Could you repeat every record exactly as it appears?

[Stored items]
========

`config.mk`:
```
export PLATFORM = sky130hd
export DESIGN_NAME = fdp_port
export DESIGN_NICKNAME = d
export VERILOG_FILES = /design/src/logic/fdp_pkg.sv /design/src/logic/fdp_port.sv
export VERILOG_INCLUDE_DIRS = /design/src /design/src/logic
export SDC_FILE = /design/constraint.sdc
export NUM_CORES = 1
export LEC_CHECK = 0
export BUFFER_PORTS_ARGS = -buffer_cell sky130_fd_sc_hd__clkbuf_2
export CAP_MARGIN = 20
export CORE_AREA = 2 2 197 199
export DETAILED_ROUTE_END_ITERATION = 12
export DIE_AREA = 0 0 199 201
export PLACE_DENSITY_LB_ADDON = 0.2
export SLEW_MARGIN = 20
export SYNTH_ARGS = -nofsm -noshare
export SYNTH_HDL_FRONTEND = slang
export SYNTH_SLANG_ARGS = --single-unit
```
`constraint.sdc`:
```
create_clock -name mclk -period 5.8 [get_ports mclk]
set_input_delay 0.58 -clock mclk [delete_from_list [all_inputs] [get_ports mclk]]
set_output_delay 0.58 -clock mclk [all_outputs]
set_load 0.05 [all_outputs]
```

========

• _RESULT OF THIS TASK_
`config.mk`:
```
export PLATFORM = sky130hd
export DESIGN_NAME = fdp_port
export DESIGN_NICKNAME = d
export VERILOG_FILES = /design/src/logic/fdp_pkg.sv /design/src/logic/fdp_port.sv
export VERILOG_INCLUDE_DIRS = /design/src /design/src/logic
export SDC_FILE = /design/constraint.sdc
export NUM_CORES = 1
export LEC_CHECK = 0
export BUFFER_PORTS_ARGS = -buffer_cell sky130_fd_sc_hd__clkbuf_2
export CAP_MARGIN = 20
export CORE_AREA = 2 2 197 199
export DETAILED_ROUTE_END_ITERATION = 12
export DIE_AREA = 0 0 199 201
export PLACE_DENSITY_LB_ADDON = 0.2
export SLEW_MARGIN = 20
export SYNTH_ARGS = -nofsm -noshare
export SYNTH_HDL_FRONTEND = slang
export SYNTH_SLANG_ARGS = --single-unit
```
`constraint.sdc`:
```
create_clock -name mclk -period 5.8 [get_ports mclk]
set_input_delay 0.58 -clock mclk [delete_from_list [all_inputs] [get_ports mclk]]
set_output_delay 0.58 -clock mclk [all_outputs]
set_load 0.05 [all_outputs]
```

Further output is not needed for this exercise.